**TRY IT**
The string "push" may appear in lines of the listing. Report each line where it does.

**DATA SHOWN**
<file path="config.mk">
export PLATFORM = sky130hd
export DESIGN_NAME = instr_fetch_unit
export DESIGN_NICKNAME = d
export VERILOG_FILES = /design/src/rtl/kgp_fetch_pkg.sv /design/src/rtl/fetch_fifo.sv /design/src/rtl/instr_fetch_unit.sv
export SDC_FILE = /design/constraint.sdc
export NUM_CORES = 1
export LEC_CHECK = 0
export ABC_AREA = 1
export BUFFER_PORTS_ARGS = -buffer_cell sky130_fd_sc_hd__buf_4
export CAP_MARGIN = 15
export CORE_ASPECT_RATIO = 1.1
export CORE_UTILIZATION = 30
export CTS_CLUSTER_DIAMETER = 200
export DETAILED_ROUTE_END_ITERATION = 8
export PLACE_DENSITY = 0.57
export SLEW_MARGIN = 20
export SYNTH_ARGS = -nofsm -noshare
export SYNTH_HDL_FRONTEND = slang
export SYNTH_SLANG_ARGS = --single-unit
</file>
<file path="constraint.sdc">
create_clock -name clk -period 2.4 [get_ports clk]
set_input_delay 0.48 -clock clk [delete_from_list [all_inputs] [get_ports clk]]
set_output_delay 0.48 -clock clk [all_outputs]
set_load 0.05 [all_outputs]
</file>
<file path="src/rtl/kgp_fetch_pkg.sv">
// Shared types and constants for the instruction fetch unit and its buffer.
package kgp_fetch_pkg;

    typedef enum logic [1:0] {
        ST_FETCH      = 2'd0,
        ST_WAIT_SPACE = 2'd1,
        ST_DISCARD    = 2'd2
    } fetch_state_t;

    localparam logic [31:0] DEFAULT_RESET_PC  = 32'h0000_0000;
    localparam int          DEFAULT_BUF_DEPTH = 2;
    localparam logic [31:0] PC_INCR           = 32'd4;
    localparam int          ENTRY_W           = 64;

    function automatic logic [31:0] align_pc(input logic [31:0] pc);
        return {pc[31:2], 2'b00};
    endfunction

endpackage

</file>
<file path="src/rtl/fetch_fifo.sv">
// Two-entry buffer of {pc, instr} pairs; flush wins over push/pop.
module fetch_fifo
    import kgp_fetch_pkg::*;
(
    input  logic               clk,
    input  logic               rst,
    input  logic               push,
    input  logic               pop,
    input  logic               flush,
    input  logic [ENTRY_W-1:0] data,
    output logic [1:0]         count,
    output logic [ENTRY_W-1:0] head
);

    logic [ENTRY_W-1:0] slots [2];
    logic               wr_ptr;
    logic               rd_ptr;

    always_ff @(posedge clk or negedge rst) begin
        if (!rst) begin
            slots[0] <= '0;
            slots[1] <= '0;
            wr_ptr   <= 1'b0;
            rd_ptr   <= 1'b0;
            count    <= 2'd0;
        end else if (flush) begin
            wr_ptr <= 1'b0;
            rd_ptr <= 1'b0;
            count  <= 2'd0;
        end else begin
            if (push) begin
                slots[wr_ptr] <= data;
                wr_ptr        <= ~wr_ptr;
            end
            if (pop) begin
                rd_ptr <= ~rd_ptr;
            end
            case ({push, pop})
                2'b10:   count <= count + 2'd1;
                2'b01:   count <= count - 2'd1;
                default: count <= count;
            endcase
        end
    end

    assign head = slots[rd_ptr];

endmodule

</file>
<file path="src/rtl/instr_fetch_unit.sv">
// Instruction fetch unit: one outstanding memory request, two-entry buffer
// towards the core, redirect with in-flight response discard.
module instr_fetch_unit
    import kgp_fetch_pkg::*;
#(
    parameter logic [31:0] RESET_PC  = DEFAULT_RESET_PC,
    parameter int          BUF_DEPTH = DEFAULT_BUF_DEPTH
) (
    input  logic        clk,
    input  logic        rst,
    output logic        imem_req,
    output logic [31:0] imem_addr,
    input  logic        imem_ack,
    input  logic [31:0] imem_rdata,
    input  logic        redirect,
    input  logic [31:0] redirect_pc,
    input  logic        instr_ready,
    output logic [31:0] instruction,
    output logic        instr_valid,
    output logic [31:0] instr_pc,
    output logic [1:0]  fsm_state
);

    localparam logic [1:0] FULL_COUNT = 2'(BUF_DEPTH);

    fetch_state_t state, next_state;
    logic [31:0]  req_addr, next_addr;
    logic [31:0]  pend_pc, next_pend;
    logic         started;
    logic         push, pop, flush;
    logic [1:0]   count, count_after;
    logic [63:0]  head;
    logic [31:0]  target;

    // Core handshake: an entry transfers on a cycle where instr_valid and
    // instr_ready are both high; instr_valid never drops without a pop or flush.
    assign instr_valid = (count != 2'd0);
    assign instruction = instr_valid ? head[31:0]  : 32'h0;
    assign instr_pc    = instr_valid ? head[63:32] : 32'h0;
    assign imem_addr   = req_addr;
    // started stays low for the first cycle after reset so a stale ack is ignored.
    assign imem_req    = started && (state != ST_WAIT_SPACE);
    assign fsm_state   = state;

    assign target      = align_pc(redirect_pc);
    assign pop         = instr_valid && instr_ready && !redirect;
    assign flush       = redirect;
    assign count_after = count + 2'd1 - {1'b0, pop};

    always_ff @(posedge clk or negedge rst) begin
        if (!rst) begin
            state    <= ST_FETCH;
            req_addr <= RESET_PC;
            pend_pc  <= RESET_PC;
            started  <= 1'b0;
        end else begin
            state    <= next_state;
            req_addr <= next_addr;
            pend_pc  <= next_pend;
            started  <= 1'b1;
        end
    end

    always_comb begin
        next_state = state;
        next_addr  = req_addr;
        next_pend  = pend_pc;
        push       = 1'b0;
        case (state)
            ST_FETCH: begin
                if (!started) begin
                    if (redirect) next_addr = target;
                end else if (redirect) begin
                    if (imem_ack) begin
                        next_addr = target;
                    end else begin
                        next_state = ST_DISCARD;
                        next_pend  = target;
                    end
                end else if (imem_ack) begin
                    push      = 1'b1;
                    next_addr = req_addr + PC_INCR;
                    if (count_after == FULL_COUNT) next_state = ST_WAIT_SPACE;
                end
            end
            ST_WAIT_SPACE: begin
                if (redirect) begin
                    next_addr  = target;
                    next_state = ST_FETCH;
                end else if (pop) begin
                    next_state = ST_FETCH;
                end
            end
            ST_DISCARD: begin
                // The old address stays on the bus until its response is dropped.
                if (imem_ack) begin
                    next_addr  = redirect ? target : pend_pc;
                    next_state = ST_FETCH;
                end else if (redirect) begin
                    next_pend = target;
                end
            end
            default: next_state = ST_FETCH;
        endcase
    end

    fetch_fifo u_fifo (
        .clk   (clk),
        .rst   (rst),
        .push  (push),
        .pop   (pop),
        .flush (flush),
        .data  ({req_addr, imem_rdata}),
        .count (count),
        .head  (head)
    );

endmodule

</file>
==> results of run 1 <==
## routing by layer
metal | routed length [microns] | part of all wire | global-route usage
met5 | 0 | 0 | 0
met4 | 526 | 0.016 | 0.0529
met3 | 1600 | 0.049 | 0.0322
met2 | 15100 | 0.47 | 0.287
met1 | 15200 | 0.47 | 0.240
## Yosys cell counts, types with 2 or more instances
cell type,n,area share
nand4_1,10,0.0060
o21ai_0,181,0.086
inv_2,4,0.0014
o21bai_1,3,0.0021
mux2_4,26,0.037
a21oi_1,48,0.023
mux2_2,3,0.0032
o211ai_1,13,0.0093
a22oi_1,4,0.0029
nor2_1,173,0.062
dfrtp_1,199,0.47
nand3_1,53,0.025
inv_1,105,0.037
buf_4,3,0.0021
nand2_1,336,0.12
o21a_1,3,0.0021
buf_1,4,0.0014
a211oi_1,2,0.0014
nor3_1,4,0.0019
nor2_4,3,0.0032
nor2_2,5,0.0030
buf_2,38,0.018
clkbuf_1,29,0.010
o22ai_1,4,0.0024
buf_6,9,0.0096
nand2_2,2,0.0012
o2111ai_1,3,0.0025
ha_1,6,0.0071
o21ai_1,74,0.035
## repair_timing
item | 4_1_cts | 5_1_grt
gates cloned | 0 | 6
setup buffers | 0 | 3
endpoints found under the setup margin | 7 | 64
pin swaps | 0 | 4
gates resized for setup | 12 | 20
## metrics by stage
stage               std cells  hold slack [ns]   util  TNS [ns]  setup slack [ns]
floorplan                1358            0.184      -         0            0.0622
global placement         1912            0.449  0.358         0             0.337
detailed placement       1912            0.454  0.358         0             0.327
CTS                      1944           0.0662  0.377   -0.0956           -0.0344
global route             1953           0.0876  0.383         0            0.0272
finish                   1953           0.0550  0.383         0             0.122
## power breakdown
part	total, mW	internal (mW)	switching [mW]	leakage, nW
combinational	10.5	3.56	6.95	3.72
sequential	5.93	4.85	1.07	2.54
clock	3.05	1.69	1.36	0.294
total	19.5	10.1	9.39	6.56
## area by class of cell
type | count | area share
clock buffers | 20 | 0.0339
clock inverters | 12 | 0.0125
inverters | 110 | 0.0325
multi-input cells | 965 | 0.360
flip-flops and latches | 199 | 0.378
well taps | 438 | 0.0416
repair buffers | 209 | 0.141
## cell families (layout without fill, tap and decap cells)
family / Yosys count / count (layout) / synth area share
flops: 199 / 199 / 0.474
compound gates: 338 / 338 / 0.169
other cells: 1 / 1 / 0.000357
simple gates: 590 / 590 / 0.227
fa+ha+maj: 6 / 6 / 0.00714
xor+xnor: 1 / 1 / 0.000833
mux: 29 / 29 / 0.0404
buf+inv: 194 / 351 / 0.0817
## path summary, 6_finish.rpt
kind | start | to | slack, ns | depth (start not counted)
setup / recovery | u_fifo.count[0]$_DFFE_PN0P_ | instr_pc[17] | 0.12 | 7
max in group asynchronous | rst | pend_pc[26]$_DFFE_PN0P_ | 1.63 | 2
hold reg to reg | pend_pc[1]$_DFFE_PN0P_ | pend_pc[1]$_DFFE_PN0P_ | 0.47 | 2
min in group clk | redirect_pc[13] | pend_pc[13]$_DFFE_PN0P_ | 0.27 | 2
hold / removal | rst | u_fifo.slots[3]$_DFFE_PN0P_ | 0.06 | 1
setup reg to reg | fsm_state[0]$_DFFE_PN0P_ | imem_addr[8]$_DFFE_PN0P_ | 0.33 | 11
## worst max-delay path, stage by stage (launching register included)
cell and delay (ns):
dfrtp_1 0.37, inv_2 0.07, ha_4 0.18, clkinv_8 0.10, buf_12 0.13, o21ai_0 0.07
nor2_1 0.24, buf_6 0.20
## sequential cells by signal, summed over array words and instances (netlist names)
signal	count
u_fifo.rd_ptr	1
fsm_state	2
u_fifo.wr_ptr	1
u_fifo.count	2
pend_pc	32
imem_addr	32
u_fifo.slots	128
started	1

--

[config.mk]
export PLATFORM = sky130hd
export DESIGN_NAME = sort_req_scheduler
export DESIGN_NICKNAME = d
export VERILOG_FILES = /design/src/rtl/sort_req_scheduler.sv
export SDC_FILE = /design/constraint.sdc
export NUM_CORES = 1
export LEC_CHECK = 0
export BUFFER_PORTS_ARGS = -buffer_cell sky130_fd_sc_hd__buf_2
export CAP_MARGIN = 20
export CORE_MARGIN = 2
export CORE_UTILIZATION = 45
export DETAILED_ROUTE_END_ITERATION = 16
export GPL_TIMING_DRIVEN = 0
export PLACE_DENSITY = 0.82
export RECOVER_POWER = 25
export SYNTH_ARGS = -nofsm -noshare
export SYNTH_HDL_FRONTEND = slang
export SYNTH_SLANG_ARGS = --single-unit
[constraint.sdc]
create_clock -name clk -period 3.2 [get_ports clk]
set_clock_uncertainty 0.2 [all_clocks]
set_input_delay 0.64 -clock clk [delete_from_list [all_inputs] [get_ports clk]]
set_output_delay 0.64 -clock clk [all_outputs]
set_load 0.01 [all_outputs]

==

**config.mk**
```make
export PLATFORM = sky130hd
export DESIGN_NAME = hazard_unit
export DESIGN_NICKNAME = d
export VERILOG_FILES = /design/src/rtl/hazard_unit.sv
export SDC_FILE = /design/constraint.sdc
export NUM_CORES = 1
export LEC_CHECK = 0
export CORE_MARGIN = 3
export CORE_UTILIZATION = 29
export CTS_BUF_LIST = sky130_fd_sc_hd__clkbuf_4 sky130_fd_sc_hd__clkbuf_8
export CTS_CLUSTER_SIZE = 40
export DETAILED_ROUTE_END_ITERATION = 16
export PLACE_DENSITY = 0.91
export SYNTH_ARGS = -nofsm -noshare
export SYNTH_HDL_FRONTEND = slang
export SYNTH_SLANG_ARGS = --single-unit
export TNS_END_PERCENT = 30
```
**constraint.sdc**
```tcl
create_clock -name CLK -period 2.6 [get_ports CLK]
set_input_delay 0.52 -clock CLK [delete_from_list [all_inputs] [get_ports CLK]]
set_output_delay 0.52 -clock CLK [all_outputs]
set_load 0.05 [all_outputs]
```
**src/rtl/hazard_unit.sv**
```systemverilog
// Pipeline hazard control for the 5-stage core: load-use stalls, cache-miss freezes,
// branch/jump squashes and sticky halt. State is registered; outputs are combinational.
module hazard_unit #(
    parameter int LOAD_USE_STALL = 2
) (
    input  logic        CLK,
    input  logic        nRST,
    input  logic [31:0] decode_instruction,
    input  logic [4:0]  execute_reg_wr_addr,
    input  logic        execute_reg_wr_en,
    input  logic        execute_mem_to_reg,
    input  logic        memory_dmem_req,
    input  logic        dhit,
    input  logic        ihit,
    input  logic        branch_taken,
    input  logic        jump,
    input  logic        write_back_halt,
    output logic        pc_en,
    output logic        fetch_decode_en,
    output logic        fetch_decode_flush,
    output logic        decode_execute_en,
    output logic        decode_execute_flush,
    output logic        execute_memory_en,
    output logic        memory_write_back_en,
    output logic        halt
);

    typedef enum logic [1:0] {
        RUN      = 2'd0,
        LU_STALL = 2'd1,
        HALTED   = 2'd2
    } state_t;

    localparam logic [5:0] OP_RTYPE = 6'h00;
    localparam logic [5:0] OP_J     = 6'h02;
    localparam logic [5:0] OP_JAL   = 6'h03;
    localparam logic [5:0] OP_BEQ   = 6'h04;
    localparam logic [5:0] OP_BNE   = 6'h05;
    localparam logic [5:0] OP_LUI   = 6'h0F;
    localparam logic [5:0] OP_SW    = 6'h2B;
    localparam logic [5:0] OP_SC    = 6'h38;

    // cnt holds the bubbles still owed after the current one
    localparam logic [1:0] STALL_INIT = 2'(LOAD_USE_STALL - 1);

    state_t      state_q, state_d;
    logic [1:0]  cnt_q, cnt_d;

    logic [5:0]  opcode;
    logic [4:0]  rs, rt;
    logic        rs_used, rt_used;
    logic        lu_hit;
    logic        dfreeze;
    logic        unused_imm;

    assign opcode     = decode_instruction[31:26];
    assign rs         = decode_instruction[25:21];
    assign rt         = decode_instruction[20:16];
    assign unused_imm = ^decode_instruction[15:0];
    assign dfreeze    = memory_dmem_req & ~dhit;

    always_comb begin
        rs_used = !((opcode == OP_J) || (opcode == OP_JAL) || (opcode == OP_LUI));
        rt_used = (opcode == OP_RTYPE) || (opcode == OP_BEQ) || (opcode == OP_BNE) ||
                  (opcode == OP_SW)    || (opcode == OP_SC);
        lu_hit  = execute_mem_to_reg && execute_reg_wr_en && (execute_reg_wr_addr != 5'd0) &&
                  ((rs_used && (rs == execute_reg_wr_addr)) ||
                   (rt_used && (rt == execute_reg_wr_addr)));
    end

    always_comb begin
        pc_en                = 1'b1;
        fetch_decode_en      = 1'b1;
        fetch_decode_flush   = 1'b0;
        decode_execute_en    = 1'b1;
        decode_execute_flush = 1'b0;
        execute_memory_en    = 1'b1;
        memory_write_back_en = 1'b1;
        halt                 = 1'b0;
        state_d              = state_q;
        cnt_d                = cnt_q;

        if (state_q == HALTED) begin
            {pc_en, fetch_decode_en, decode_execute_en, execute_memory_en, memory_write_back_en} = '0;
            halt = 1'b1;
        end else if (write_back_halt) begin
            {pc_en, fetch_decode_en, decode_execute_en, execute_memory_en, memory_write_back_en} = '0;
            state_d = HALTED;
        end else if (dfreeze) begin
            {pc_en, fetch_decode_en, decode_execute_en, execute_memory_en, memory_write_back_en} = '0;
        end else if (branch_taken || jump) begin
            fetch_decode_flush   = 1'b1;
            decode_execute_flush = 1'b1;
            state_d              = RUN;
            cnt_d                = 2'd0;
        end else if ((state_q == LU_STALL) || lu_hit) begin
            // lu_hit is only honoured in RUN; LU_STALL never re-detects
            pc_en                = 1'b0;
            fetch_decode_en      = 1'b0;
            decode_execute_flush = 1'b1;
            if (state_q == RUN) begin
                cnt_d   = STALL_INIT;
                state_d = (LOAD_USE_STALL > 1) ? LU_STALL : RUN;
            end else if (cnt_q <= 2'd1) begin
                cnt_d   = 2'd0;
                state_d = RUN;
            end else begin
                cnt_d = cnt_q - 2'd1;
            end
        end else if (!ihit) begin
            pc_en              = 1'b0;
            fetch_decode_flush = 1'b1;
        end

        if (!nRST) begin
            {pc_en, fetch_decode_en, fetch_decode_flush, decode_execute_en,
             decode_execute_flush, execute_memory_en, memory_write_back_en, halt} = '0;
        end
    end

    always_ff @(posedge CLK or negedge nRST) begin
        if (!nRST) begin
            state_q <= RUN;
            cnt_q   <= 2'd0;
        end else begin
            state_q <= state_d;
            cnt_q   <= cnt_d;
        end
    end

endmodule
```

**WRITTEN RESPONSE**
// Two-entry buffer of {pc, instr} pairs; flush wins over push/pop.
    input  logic               push,
            if (push) begin
            case ({push, pop})
    logic         push, pop, flush;
        push       = 1'b0;
                    push      = 1'b1;
        .push  (push),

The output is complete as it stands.